Object Detection for Small Water Floater

Object Detection for Small Water Floater: Comparison

Please note this is a comparison between Version 1 by Fuxun Chen Chen and Version 3 by Peter Tang.

Object物体检测是无人机 detection is one of the most widely used applications in UAV missions. Detection of small objects in unmanned aerial vehicle (UAV) images remains a persistent challenge due to the limited pixel values and interference from background noise.（UAV）任务中使用最广泛的应用之一。

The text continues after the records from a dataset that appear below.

[src/rtl/fft_addsub_pipe.sv]
// ============================================================================
// Module   : fft_addsub_pipe
// Purpose  : Two-stage pipelined multi-lane signed adder/subtractor for the
//            FFT datapath. Each transaction carries LANES operand pairs, one
//            shared add/subtract select and one shared halve-with-rounding
//            select. Results are full precision (WIDTH+1 bits per lane).
//            A valid/ready handshake on both sides allows full-rate streaming
//            and lossless backpressure.
// Ports    : clk        - rising-edge clock
//            rst_n      - asynchronous active-low reset
//            in_valid   - operand transaction present
//            in_ready   - transaction accepted this cycle when in_valid=1
//            op_sub     - 0: A+B, 1: A-B
//            scale      - 1: result = round-half-up(result/2)
//            a, b       - LANES x WIDTH signed operands, lane k at [k*WIDTH+:WIDTH]
//            out_valid  - result transaction present
//            out_ready  - downstream accepts result
//            sum        - LANES x (WIDTH+1) signed results
//            busy       - either pipeline stage holds a transaction
// Revision : 1.0 - initial release
// ============================================================================
`default_nettype none

module fft_addsub_pipe #(
    parameter int WIDTH = 16,
    parameter int LANES = 2
) (
    input  logic                     clk,
    input  logic                     rst_n,
    input  logic                     in_valid,
    output logic                     in_ready,
    input  logic                     op_sub,
    input  logic                     scale,
    input  logic [LANES*WIDTH-1:0]   a,
    input  logic [LANES*WIDTH-1:0]   b,
    output logic                     out_valid,
    input  logic                     out_ready,
    output logic [LANES*(WIDTH+1)-1:0] sum,
    output logic                     busy
);

    localparam int RW = WIDTH + 1;

    // Stage 1: registered operands and controls
    logic                   s1_valid_q, s1_valid_d;
    logic [LANES*WIDTH-1:0] s1_a_q, s1_b_q;
    logic                   s1_sub_q, s1_scale_q;

    // Stage 2: registered results
    logic                   s2_valid_q, s2_valid_d;
    logic [LANES*RW-1:0]    s2_sum_q;
    logic [LANES*RW-1:0]    w_result;

    logic                   w_s1_load;
    logic                   w_s2_load;

    // S2 takes S1's contents whenever it is empty or its current result leaves.
    assign w_s2_load = s1_valid_q && (!s2_valid_q || out_ready);
    assign in_ready  = !s1_valid_q || w_s2_load;
    assign w_s1_load = in_valid && in_ready;

    always_comb begin
        s1_valid_d = s1_valid_q;
        if (w_s1_load) begin
            s1_valid_d = 1'b1;
        end else if (w_s2_load) begin
            s1_valid_d = 1'b0;
        end
    end

    always_comb begin
        s2_valid_d = s2_valid_q;
        if (w_s2_load) begin
            s2_valid_d = 1'b1;
        end else if (out_ready) begin
            s2_valid_d = 1'b0;
        end
    end

    // Per-lane arithmetic on the stage-1 registers
    generate
        for (genvar k = 0; k < LANES; k++) begin : g_lane
            logic [RW-1:0] w_ae;
            logic [RW-1:0] w_be;
            logic [RW-1:0] w_r;
            logic [RW-1:0] w_half;

            assign w_ae = {s1_a_q[k*WIDTH+WIDTH-1], s1_a_q[k*WIDTH +: WIDTH]};
            // Subtraction as a + ~b + 1 on the sign-extended operand.
            assign w_be = s1_sub_q ? ~{s1_b_q[k*WIDTH+WIDTH-1], s1_b_q[k*WIDTH +: WIDTH]}
                                   :  {s1_b_q[k*WIDTH+WIDTH-1], s1_b_q[k*WIDTH +: WIDTH]};
            assign w_r  = w_ae + w_be + {{(RW-1){1'b0}}, s1_sub_q};
            // (r + 1) >>> 1 equals (r >>> 1) + r[0]; this form never needs the
            // extra guard bit and cannot overflow WIDTH+1 bits.
            assign w_half = {w_r[RW-1], w_r[RW-1:1]} + {{(RW-1){1'b0}}, w_r[0]};

            assign w_result[k*RW +: RW] = s1_scale_q ? w_half : w_r;
        end
    endgenerate

    always_ff @(posedge clk or negedge rst_n) begin
        if (!rst_n) begin
            s1_valid_q <= 1'b0;
            s1_a_q     <= '0;
            s1_b_q     <= '0;
            s1_sub_q   <= 1'b0;
            s1_scale_q <= 1'b0;
            s2_valid_q <= 1'b0;
            s2_sum_q   <= '0;
        end else begin
            s1_valid_q <= s1_valid_d;
            s2_valid_q <= s2_valid_d;
            if (w_s1_load) begin
                s1_a_q     <= a;
                s1_b_q     <= b;
                s1_sub_q   <= op_sub;
                s1_scale_q <= scale;
            end
            if (w_s2_load) begin
                s2_sum_q <= w_result;
            end
        end
    end

    assign out_valid = s2_valid_q;
    assign sum       = s2_sum_q;
    assign busy      = s1_valid_q || s2_valid_q;

endmodule

`default_nettype wire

由于像素值有限和背景噪声的干扰，检测无人机图像中的小物体仍然是一个持续的挑战。

small objects
object detection
improved YOLOv5
water surface floaters
UAV images

1. Introduction

Water is the source of life, and oceans and rivers cover about 71% of the Earth’s area [1]. Rivers constitute a vital component of the global water cycle and serve a crucial function in facilitating the transfer [2]. However, recent global economic expansion and urbanization have caused significant damage to the natural environment [3] and severe water pollution [4]. Therefore, real-time monitoring of water environments has become crucial due to the ongoing deterioration of water quality. At present, the water’s surface is susceptible to problems, such as exposure or dim light due to the intensity of sunlight, which results in less information about the target features and difficult recognition results.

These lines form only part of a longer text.